(Dataset records)
============

File: src/rtl/led_pwm_pkg.sv
// led_pwm_pkg
//   Shared constants, the PWM value type and the tick-divisor helper for the
//   LED PWM palette driver.
//   Optional feature macro: LED_PWM_PHASE_STAGGER_EN (used by the top level).
package led_pwm_pkg;

  localparam int c_pwm_steps      = 256;  // ticks per PWM period
  localparam int c_pwm_phase_step = 64;   // phase offset between adjacent LEDs when staggered

  typedef logic [7:0] t_pwm_value;

  // Clock cycles per PWM tick. Clamped to 1 so a slow clock or a fast PWM
  // rate degenerates to "tick every cycle" rather than a zero divisor.
  function automatic int calc_tick_divisor(input int fclk, input int pwm_freq_hz);
    int q;
    q = fclk / (pwm_freq_hz * c_pwm_steps);
    if (q < 1) q = 1;
    return q;
  endfunction

endpackage

File: src/rtl/clock_enable_divider.sv
// clock_enable_divider
//   Produces a one-cycle clock-enable pulse every par_ce_divisor cycles in
//   which i_ce_mhz is high. With a divisor of 1, o_ce simply follows i_ce_mhz.
// Ports:
//   i_clk     system clock
//   i_srst    asynchronous active-high reset (restarts the division)
//   i_ce_mhz  upstream enable, counted cycles
//   o_ce      divided enable pulse
module clock_enable_divider #(
  parameter int par_ce_divisor = 16
) (
  input  logic i_clk,
  input  logic i_srst,
  input  logic i_ce_mhz,
  output logic o_ce
);

  localparam int c_w = (par_ce_divisor > 1) ? $clog2(par_ce_divisor) : 1;
  localparam logic [c_w-1:0] c_last = c_w'(par_ce_divisor - 1);

  logic [c_w-1:0] cnt_q;
  logic [c_w-1:0] cnt_d;

  // Pulse is decoded from the counter so the first enable after reset lands
  // exactly par_ce_divisor enabled cycles later.
  assign o_ce = i_ce_mhz && (cnt_q == c_last);

  always_comb begin
    cnt_d = cnt_q;
    if (i_ce_mhz) begin
      cnt_d = (cnt_q == c_last) ? '0 : cnt_q + c_w'(1);
    end
  end

  always_ff @(posedge i_clk or posedge i_srst) begin
    if (i_srst) cnt_q <= '0;
    else        cnt_q <= cnt_d;
  end

endmodule

File: src/rtl/led_pwm_palette_driver_channel.sv
// led_pwm_channel
//   One PWM channel: an 8-bit shadow of the palette value, a comparator
//   against the (possibly phase-shifted) period counter, and the output flop.
// Ports:
//   i_clk    system clock
//   i_srst   asynchronous active-high reset
//   i_tick   PWM tick enable
//   i_wrap   tick is the period wrap (counter 255 -> 0)
//   i_phase  counter value this channel compares against after the tick
//   i_value  live palette value, sampled only on the wrap tick
//   o_pwm    PWM output bit
module led_pwm_channel
  import led_pwm_pkg::*;
(
  input  logic       i_clk,
  input  logic       i_srst,
  input  logic       i_tick,
  input  logic       i_wrap,
  input  logic [7:0] i_phase,
  input  logic [7:0] i_value,
  output logic       o_pwm
);

  t_pwm_value shadow_q;
  t_pwm_value shadow_d;
  logic       pwm_q;
  logic       pwm_d;

  always_comb begin
    shadow_d = shadow_q;
    pwm_d    = pwm_q;
    if (i_tick) begin
      if (i_wrap) begin
        // New period: the freshly loaded value decides the first tick, so
        // compare against the input rather than the stale shadow.
        shadow_d = i_value;
        pwm_d    = (i_phase < i_value);
      end else begin
        pwm_d    = (i_phase < shadow_q);
      end
    end
  end

  always_ff @(posedge i_clk or posedge i_srst) begin
    if (i_srst) begin
      shadow_q <= '0;
      pwm_q    <= 1'b0;
    end else begin
      shadow_q <= shadow_d;
      pwm_q    <= pwm_d;
    end
  end

  assign o_pwm = pwm_q;

endmodule

File: src/rtl/led_pwm_palette_driver.sv
// led_pwm_palette_driver
//   Converts per-LED 8-bit palette values into one PWM bit per LED channel.
//   Values are double-buffered and only take effect at a PWM period wrap.
//   Optional feature macro: LED_PWM_PHASE_STAGGER_EN -- LED k of each group
//   compares against (counter + k*64) mod 256 to spread switching edges.
// Ports:
//   i_clk                    system clock
//   i_srst                   asynchronous active-high reset
//   i_color_led_*_value      red/green/blue palette, LED k at [8k+7:8k]
//   i_basic_led_lumin_value  basic LED luminance, same packing
//   o_color_led_*            red/green/blue PWM bit per color LED
//   o_basic_led_lumin        PWM bit per basic LED
module led_pwm_palette_driver
  import led_pwm_pkg::*;
#(
  parameter int parm_color_led_count = 4,
  parameter int parm_basic_led_count = 4,
  parameter int parm_FCLK            = 40_000_000,
  parameter int parm_pwm_freq_hz     = 9_765
) (
  input  logic                              i_clk,
  input  logic                              i_srst,
  input  logic [8*parm_color_led_count-1:0] i_color_led_red_value,
  input  logic [8*parm_color_led_count-1:0] i_color_led_green_value,
  input  logic [8*parm_color_led_count-1:0] i_color_led_blue_value,
  input  logic [8*parm_basic_led_count-1:0] i_basic_led_lumin_value,
  output logic [parm_color_led_count-1:0]   o_color_led_red,
  output logic [parm_color_led_count-1:0]   o_color_led_green,
  output logic [parm_color_led_count-1:0]   o_color_led_blue,
  output logic [parm_basic_led_count-1:0]   o_basic_led_lumin
);

  localparam int c_tick_divisor = calc_tick_divisor(parm_FCLK, parm_pwm_freq_hz);

  logic       s_pwm_ce;
  logic       s_wrap;
  t_pwm_value cnt_q;
  t_pwm_value cnt_d;
  t_pwm_value cnt_next;

  clock_enable_divider #(
    .par_ce_divisor (c_tick_divisor)
  ) u_tick_div (
    .i_clk    (i_clk),
    .i_srst   (i_srst),
    .i_ce_mhz (1'b1),
    .o_ce     (s_pwm_ce)
  );

  // Counter value after this tick; 255 + 1 wraps to 0 naturally.
  assign cnt_next = cnt_q + 8'd1;
  assign s_wrap   = s_pwm_ce && (cnt_q == 8'hFF);

  always_comb begin
    cnt_d = cnt_q;
    if (s_pwm_ce) cnt_d = cnt_next;
  end

  // Reset to 255 so the very first tick after release is a wrap and loads
  // fresh palette values.
  always_ff @(posedge i_clk or posedge i_srst) begin
    if (i_srst) cnt_q <= 8'hFF;
    else        cnt_q <= cnt_d;
  end

  genvar gi;

  generate
    for (gi = 0; gi < parm_color_led_count; gi++) begin : g_color
      logic [7:0] phase;
`ifdef LED_PWM_PHASE_STAGGER_EN
      assign phase = cnt_next + 8'((gi * c_pwm_phase_step) % c_pwm_steps);
`else
      assign phase = cnt_next;
`endif

      led_pwm_channel u_red (
        .i_clk   (i_clk),
        .i_srst  (i_srst),
        .i_tick  (s_pwm_ce),
        .i_wrap  (s_wrap),
        .i_phase (phase),
        .i_value (i_color_led_red_value[8*gi +: 8]),
        .o_pwm   (o_color_led_red[gi])
      );

      led_pwm_channel u_green (
        .i_clk   (i_clk),
        .i_srst  (i_srst),
        .i_tick  (s_pwm_ce),
        .i_wrap  (s_wrap),
        .i_phase (phase),
        .i_value (i_color_led_green_value[8*gi +: 8]),
        .o_pwm   (o_color_led_green[gi])
      );

      led_pwm_channel u_blue (
        .i_clk   (i_clk),
        .i_srst  (i_srst),
        .i_tick  (s_pwm_ce),
        .i_wrap  (s_wrap),
        .i_phase (phase),
        .i_value (i_color_led_blue_value[8*gi +: 8]),
        .o_pwm   (o_color_led_blue[gi])
      );
    end

    for (gi = 0; gi < parm_basic_led_count; gi++) begin : g_basic
      logic [7:0] phase;
`ifdef LED_PWM_PHASE_STAGGER_EN
      assign phase = cnt_next + 8'((gi * c_pwm_phase_step) % c_pwm_steps);
`else
      assign phase = cnt_next;
`endif

      led_pwm_channel u_lumin (
        .i_clk   (i_clk),
        .i_srst  (i_srst),
        .i_tick  (s_pwm_ce),
        .i_wrap  (s_wrap),
        .i_phase (phase),
        .i_value (i_basic_led_lumin_value[8*gi +: 8]),
        .o_pwm   (o_basic_led_lumin[gi])
      );
    end
  endgenerate

endmodule

File: config.mk
export PLATFORM = sky130hd
export DESIGN_NAME = led_pwm_palette_driver
export DESIGN_NICKNAME = d
export VERILOG_FILES = /design/src/rtl/led_pwm_pkg.sv /design/src/rtl/clock_enable_divider.sv /design/src/rtl/led_pwm_palette_driver_channel.sv /design/src/rtl/led_pwm_palette_driver.sv
export SDC_FILE = /design/constraint.sdc
export NUM_CORES = 1
export LEC_CHECK = 0
export ABC_AREA = 1
export CORE_MARGIN = 10
export CORE_UTILIZATION = 44
export CTS_BUF_LIST = sky130_fd_sc_hd__clkbuf_16
export DETAILED_ROUTE_END_ITERATION = 10
export HOLD_SLACK_MARGIN = 0.08
export PLACE_DENSITY = 0.71
export REMOVE_ABC_BUFFERS = 1
export SETUP_SLACK_MARGIN = 0.5
export SYNTH_ARGS = -nofsm -noshare
export SYNTH_HDL_FRONTEND = slang
export SYNTH_SLANG_ARGS = --single-unit
File: constraint.sdc
create_clock -name i_clk -period 8.7 [get_ports i_clk]
set_clock_uncertainty 0.1 [all_clocks]
set_input_delay 2.61 -clock i_clk [delete_from_list [all_inputs] [get_ports i_clk]]
set_output_delay 2.61 -clock i_clk [all_outputs]
set_load 0.1 [all_outputs]
Word level (Yosys, flattened, before mapping)

Index checks and enable logic that the tools add are counted.

$add $sub $neg: 2
Magnitude comparators: 32
Equality and inequality tests: 2
Mux-type cells: 17
Reduce and logical (&&, ||, !) cells: 2

Operators with widths:

| operator                                    | number |
|---|---|
| < comparator 8 bit                          | 32 |
| two-way mux 1 bit                           | 16 |
| adder 8 x 1 -> 8 bit, second input constant | 1 |
| == test 8 bit, second input constant        | 1 |
| adder 4 x 1 -> 4 bit, second input constant | 1 |
| == test 4 bit, second input constant        | 1 |
| two-way mux 4 bit                           | 1 |
| AND reduction 2 bit                         | 1 |
| logical AND 1 bit                           | 1 |

Flip-flop bits (word level): 156
Input port bits: 130
Output and inout bits: 16

Longest topological paths before layout

Gate-level depths: netlist of run 1.

Depth after elaboration: 3
Depth in mapped cells: 15
Mapped depth without buffers: 15

By module

A second synthesis of run 1 with hierarchy kept.

Cell total of the unflattened synthesis: 1671
Area, all modules: 12289.3 sq um

Modules (own cells, without submodules):

| module                 | times used | cells each | area an instance (sq um) | sequential area each (sq um) |
|---|---|---|---|---|
| led_pwm_channel        | 16         | 99         | 725.7                    | 225.2 |
| led_pwm_palette_driver | 1          | 61         | 473.0                    | 210.2 |
| clock_enable_divider   | 1          | 26         | 205.2                    | 100.1 |

Worst setup path after synthesis of run 1

Ideal clock, no wire load.

Kind: register to register
From: register cnt_q[0]
To: register g_basic[0].u_lumin.pwm_q
Setup time: 66 ps
Arrival: 3469 ps
Data required time: 8534 ps
Path slack: 5065 ps
Stages on the path, launching flop included: 15
Path buffers: 1
Period minus slack after synthesis: 3635 ps
Path through: dfstp_2 -> buf_2 -> nand3_1 -> nor3_1 -> nand2_1 -> xnor2_1 -> ha_1 -> nand2_1 -> o21bai_1 -> nand2_1 -> nor2_1 -> nand2_1 -> nand2_1 -> nand2_1 -> nand2_1

Cells in the longest elaborated chain, start to end: 3
Elaborated cells on any way between the ends: 6
Those cells by class: add/sub (1); order compare (2); eq/ne (1); mux (1); reduce/logical (1)

RTL lines:

| element                                      | line                                                                       | source |
|---|---|---|
| from (decl)                                  | led_pwm_palette_driver.sv:37                                               | `t_pwm_value cnt_q;` |
| from (signal assigned)                       | led_pwm_palette_driver.sv:63                                               | `else cnt_q <= cnt_d;` |
| adder 8 x 1 -> 8 bit *                       | led_pwm_palette_driver.sv:51                                               | `assign cnt_next = cnt_q + 8'd1;` |
| named net cnt_next[7]                        | led_pwm_palette_driver.sv:39                                               | `t_pwm_value cnt_next;` |
| < comparator 8 bit, on equally long branches | led_pwm_palette_driver_channel.sv:39, led_pwm_palette_driver_channel.sv:37 |  |
| two-way mux 1 bit *                          | led_pwm_palette_driver_channel.sv:33                                       | `if (i_wrap) begin` |
| to (signal assigned)                         | led_pwm_palette_driver_channel.sv:50                                       | `pwm_q <= pwm_d;` |
| to (decl)                                    | led_pwm_palette_driver_channel.sv:26                                       | `logic pwm_q;` |

The timed path passes the listed nets; every way through them passes the cells marked *.
A chain may end at the register's enable or synchronous reset.

Worst setup path in the final report of run 1

From: register g_color[2].u_blue.pwm_q
To: output o_color_led_blue[2]

RTL lines:

| element                | line                                 | source |
|---|---|---|
| from (decl)            | led_pwm_palette_driver_channel.sv:26 |  |
| from (signal assigned) | led_pwm_palette_driver_channel.sv:50 |  |
| to (decl)              | led_pwm_palette_driver.sv:29         | `output logic [parm_color_led_count-1:0] o_color_led_blue,` |

No word-level cell between the ends.

==> results of run 1 <==
## layout make-up
cell class	count	share of cell area (%)
Multi-Input combinational cell	1117	46.9
Sequential cell	156	27.2
Timing Repair Buffer	156	10.7
Inverter	312	8.17
Tap cell	372	3.23
Clock buffer	17	2.96
Clock inverter	13	0.895
Antenna cell	1	0.0174
## path summary, 6_finish.rpt
kind,slack (ns),to,start
max in group asynchronous,4.45,g_color[2].u_blue.shadow_q[5]$_DFFE_PP0P_,i_srst
worst min register to register,0.37,g_color[0].u_red.shadow_q[0]$_DFFE_PP0P_,g_color[0].u_red.shadow_q[0]$_DFFE_PP0P_
min in group asynchronous,2.67,g_basic[0].u_lumin.shadow_q[0]$_DFFE_PP0P_,i_srst
worst max register to register,4.42,g_color[0].u_green.o_pwm$_DFFE_PP0P_,cnt_q[0]$_DFFE_PP1P_
worst max-delay path,4.01,o_color_led_blue[2],g_color[2].u_blue.o_pwm$_DFFE_PP0P_
worst min-delay path,0.37,g_color[0].u_red.shadow_q[0]$_DFFE_PP0P_,g_color[0].u_red.shadow_q[0]$_DFFE_PP0P_
## state kept, by name, indices dropped and copies added, names as in the netlist
name	cells
g_basic.u_lumin.shadow_q	32
g_color.u_blue.shadow_q	32
g_color.u_green.shadow_q	32
g_color.u_red.shadow_q	32
cnt_q	8
g_basic.u_lumin.o_pwm	4
g_color.u_blue.o_pwm	4
g_color.u_green.o_pwm	4
g_color.u_red.o_pwm	4
u_tick_div.cnt_q	4
## synth_stat cells
library cell / instances
a21oi_1: 81
buf_12: 1
buf_2: 20
buf_4: 19
buf_6: 2
buf_8: 8
clkbuf_1: 5
dfrtp_1: 148
dfstp_2: 8
ha_1: 226
inv_1: 312
nand2_1: 565
nand2_2: 12
nand3_1: 19
nand3_2: 1
nor2_1: 53
nor2_4: 2
nor3_1: 1
o21a_1: 16
o21ai_0: 25
o21ai_1: 82
o21ai_2: 10
o21bai_1: 15
or2_2: 1
xnor2_1: 2
xor2_1: 6
## metrics by stage
step,util [%],hold WS [ns]
floorplan,-,0.342
global placement,51.1,0.353
detailed placement,51.1,0.359
CTS,53.1,0.374
global route,53.1,0.393
finish,53.1,0.372
## metal layers
| metal | up-vias | wire length [µm] | share of wire (%) | track usage (%) |
|---|---|---|---|---|
| met1 | 4645 | 14000 | 47 | 22.0 |
| met2 | 183 | 14500 | 48 | 30.2 |
| met3 | 20 | 1130 | 3.8 | 3.26 |
| met5 | - | 0 | 0 | 0 |
| li1 | 5321 | - | - | - |
| met4 | 0 | 265 | 0.89 | 3.38 |
## cell families after synthesis
logic type                 share of synthesized area, %
buffers and inverters                              13.1
AOI/OAI and AO/OA                                  10.3
xor gates and xnor gates                          0.574
and+or+nand+nor                                    20.8
adders and majority gates                          23.2
DFF                                                32.1
## cells in the final DEF, fill, tap and decap left out, types with 2 or more instances in the layout
cell	n
nand3_1	19
clkinv_2	2
o21ai_2	10
o21a_1	16
nand2_2	12
dfstp_2	8
o21ai_0	25
inv_6	3
o21ai_1	82
nor2_1	52
o21bai_1	15
clkinvlp_4	4
dfrtp_1	148
xor2_4	2
clkbuf_16	17
inv_2	2
a21oi_1	81
nand2_1	565
clkdlybuf4s50_1	145
xor2_1	4
buf_4	11
ha_1	225
nor2_4	3
bufinv_16	2
inv_1	311
## power by group through the flow
stage / registers (mW) / clock network, mW / logic (mW)
after floorplan: 0.739 / 0 / 0.0535
after CTS: 0.725 / 0.739 / 0.141
after global routing: 0.725 / 0.772 / 0.158
after detailed placement: 0.739 / 0 / 0.140
after global placement: 0.739 / 0 / 0.136
final: 0.726 / 0.722 / 0.139
==> qor.txt, run 1 <==
Ys Warns: 0
max_slew headroom: 29.0%
ratio of cells with drive above 1 in the final layout: 4.52%
worst setup margin: 4.01 ns
post-route setup TNS: 0 ns
pre-CTS setup slack: 3.90 ns
vias in the first global route: 10320
cell area after layout: 14400 µm²
area grow syn2layout: 18.0%
TritonCTS clock tree: done
Tcrit/Tclk final: 53.9%
Crit-path slowest cell: clkdlybuf4s50_1
syn avg cell area: 7.44 µm²
I/O pin count: 146
P_leak: 8.53 nW
GRT Total Usage: 17.4%
Post-CTS Resized: 0
Internal: 1.21 mW
Storage cell area: 3910 µm²
CP max FO: 2
VDD IR max: 106 µV
Combinational Power Share: 8.7%
Pwr Density: 110 nW/µm²
count of cell types in the netlist: 26
Yosys reg bits: 156
TritonCTS Buffers: 17
Crit Path Class: reg2out
Core Area: 27100 µm²
CP top delay family: buffers and inverters
Clock Tree Buf Depth: 2
Max Slew Vio Count: 0
final-report hold violation count: 0
top cell type's share of synthesized area: 30.4%
Mapped Cells: 1640
top cells by area, synth: dfrtp_1 (30%), ha_1 (23%), nand2_1 (17%), inv_1 (9.6%), o21ai_1 (3.4%)
max_cap viols: 0
CP required: 5.99 ns
endpoints failing setup: 0
clock share of power: 45.5%
Fmax: 213 MHz
drt total wl: 29800 µm
DIE WIDTH: 187 µm
drt wl/cell: 13.9 µm
Initial Utilization: 45.0%
Mapped Area: 12200 µm²
grt total ovfl: 0
Hold Path Depth: 2
CP Launch Type: flop
Post-DRT Antenna Nets: 0
max incr delay on CP: 1.16 ns
Worst path depth: 1
clock-pin slew on the worst setup and hold paths: 0.06 ns
antenna violations before repair: 1
sequential power share: 45.7%
pin count of the biggest net entering global routing: 104
IO buf count: 145
initial drt markers: 598
GP Congestion: 0.797
Crit. End Element: output pin
Die H: 187 µm
CTS Hold Buffers Added: 0
dpl cell area: 13800 µm²
final cell count without fillers: 2144
outcome: finished clean
sequential-to-total area share from yosys stat: 32.1%
Die ar.: 34800 µm²
HP Class: reg2reg
post-DR vias/cell: 4.74
DR pass1 iterations: 5
area of the multi-input gates: 6750 µm²
# fillers: 2639
H-Tree Depth: 4
Psw: 371 µW
HPWL Detailed: 20600 µm
Final #Nets: 2116
first-pass GRT wire length: 50300 µm
Sw Ratio: 23.4%
Vias: 10169
Worst-Margin Slew: 1.06 ns
clk sink count: 156
Post-route DRC: 0
CTS Root Buffer Type: clkbuf_16
CP Buf/Inv Count: 1
CP Cell Sequence: clkdlybuf4s50_1
placed cell count: 2113
CP arrival: 1.98 ns
leading area contributor after synthesis: dfrtp_1
RSZ-0062 raised after global routing: false
post-layout min period: 4.69 ns
total setup buffers inserted after CTS: 0
Skew-Pair Late Insertion Delay: 0.42 ns
Power, Total: 1.59 mW
Rows: 60
Reg2Reg Depth: 14
No activity file was read; power rests on OpenSTA's default activity.
==> run 2: changes to the inputs <==
Settings changed: PLACE_DENSITY 0.71 to 0.74.
Clock period 8.7 ns to 3.9 ns, I/O delays scaled along.
==> run 2 against run 1 <==
  * Non-clock buffer count rose by 7
  * Power rose by 120%
  * Clock-buffer cell count did not move
  * Die area did not move
  * Combinational power rose by 130%
  * Critical path type is now reg2reg
  * Clock power rose by 110%
  * Via count rose by 1.3%
==> qor.txt, run 2 (synthesized netlist as in run 1, its figures left out) <==
dpl cell area: 13900 µm²
Initial Utilization: 45.0%
final cell count without fillers: 2151
worst hold slack: 0.371 ns
leading cell type in the layout, fill and taps excluded: nand2_1
TritonCTS clock tree: done
I/O pin count: 146
CP arrival: 3.29 ns
total setup buffers inserted after CTS: 0
Post-DRT Antenna Nets: 0
pre-CTS setup slack: 0.717 ns
cell area after layout: 14500 µm²
CP required: 4.16 ns
DR pass1 iterations: 5
Pwr Density: 241 nW/µm²
HP Class: reg2reg
outcome: finished clean
H-Tree Depth: 4
vias in the first global route: 10519
grt total ovfl: 0
GRT Total Usage: 17.6%
HPWL Detailed: 21600 µm
fin util: 53.4%
reg2reg start: cnt_q[1]$_DFFE_PP1P_
r2r setup slk: 0.87 ns
drt total wl: 30000 µm
most frequent cells in the layout: nand2_1 (565), inv_1 (311), ha_1 (225), dfrtp_1 (148), clkdlybuf4s50_1 (129)
Internal: 2.65 mW
FF-to-FF End: g_basic[1].u_lumin.o_pwm$_DFFE_PP0P_
placed cell count: 2120
endpoints failing setup: 0
CTS Hold Buffers Added: 0
Hold EP: g_basic[1].u_lumin.shadow_q[0]$_DFFE_PP0P_
Power, Total: 3.49 mW
Combinational Power Share: 9.1%
Psw: 836 µW
sequential power share: 46.4%
post-route setup TNS: 0 ns
worst setup margin: 0.866 ns
Fmax: 330 MHz
pin count of the biggest net entering global routing: 76
CP max FO: 32
Reg2Reg Depth: 15
Post-CTS Resized: 0
Rows: 60
Post-route DRC: 0
drt wl/cell: 14.0 µm
antenna violations before repair: 0
Die H: 187 µm
Sw Ratio: 24.0%
clk sink count: 156
Core Area: 27100 µm²
VDD IR max: 243 µV
max_slew headroom: 38.4%
Hold Path Depth: 2
Die ar.: 34800 µm²
final-report hold violation count: 0
CTS Root Buffer Type: clkbuf_16
startpoint of the worst hold path: g_basic[1].u_lumin.shadow_q[0]$_DFFE_PP0P_
CP Launch Type: flop
initial drt markers: 544
first-pass GRT wire length: 51000 µm
clock-pin slew on the worst setup and hold paths: 0.07 ns
post-DR vias/cell: 4.79
max_cap viols: 0
Max Slew Vio Count: 0
post-layout min period: 3.03 ns
Clock Tree Buf Depth: 2
Tcrit/Tclk final: 77.8%
TritonCTS Buffers: 17
Crit. End Element: flop
Worst-Margin Slew: 0.923 ns
Vias: 10306
RSZ-0062 raised after global routing: false
GP Congestion: 0.832
clock share of power: 44.5%
DIE WIDTH: 187 µm
IO buf count: 145
P_leak: 8.57 nW
ratio of cells with drive above 1 in the final layout: 5.85%
Skew-Pair Late Insertion Delay: 0.41 ns
Crit Path Class: reg2reg
Final #Nets: 2123
n_diodes: 0
area grow syn2layout: 18.5%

============

About this task:
What is needed is a verbatim copy of every line in the records above from the one containing "max incr delay on CP: 1.16 ns" down to the one containing "area of the multi-input gates: 6750 µm²", both included, and nothing more.

Result for this task:
max incr delay on CP: 1.16 ns
Worst path depth: 1
clock-pin slew on the worst setup and hold paths: 0.06 ns
antenna violations before repair: 1
sequential power share: 45.7%
pin count of the biggest net entering global routing: 104
IO buf count: 145
initial drt markers: 598
GP Congestion: 0.797
Crit. End Element: output pin
Die H: 187 µm
CTS Hold Buffers Added: 0
dpl cell area: 13800 µm²
final cell count without fillers: 2144
outcome: finished clean
sequential-to-total area share from yosys stat: 32.1%
Die ar.: 34800 µm²
HP Class: reg2reg
post-DR vias/cell: 4.74
DR pass1 iterations: 5
area of the multi-input gates: 6750 µm²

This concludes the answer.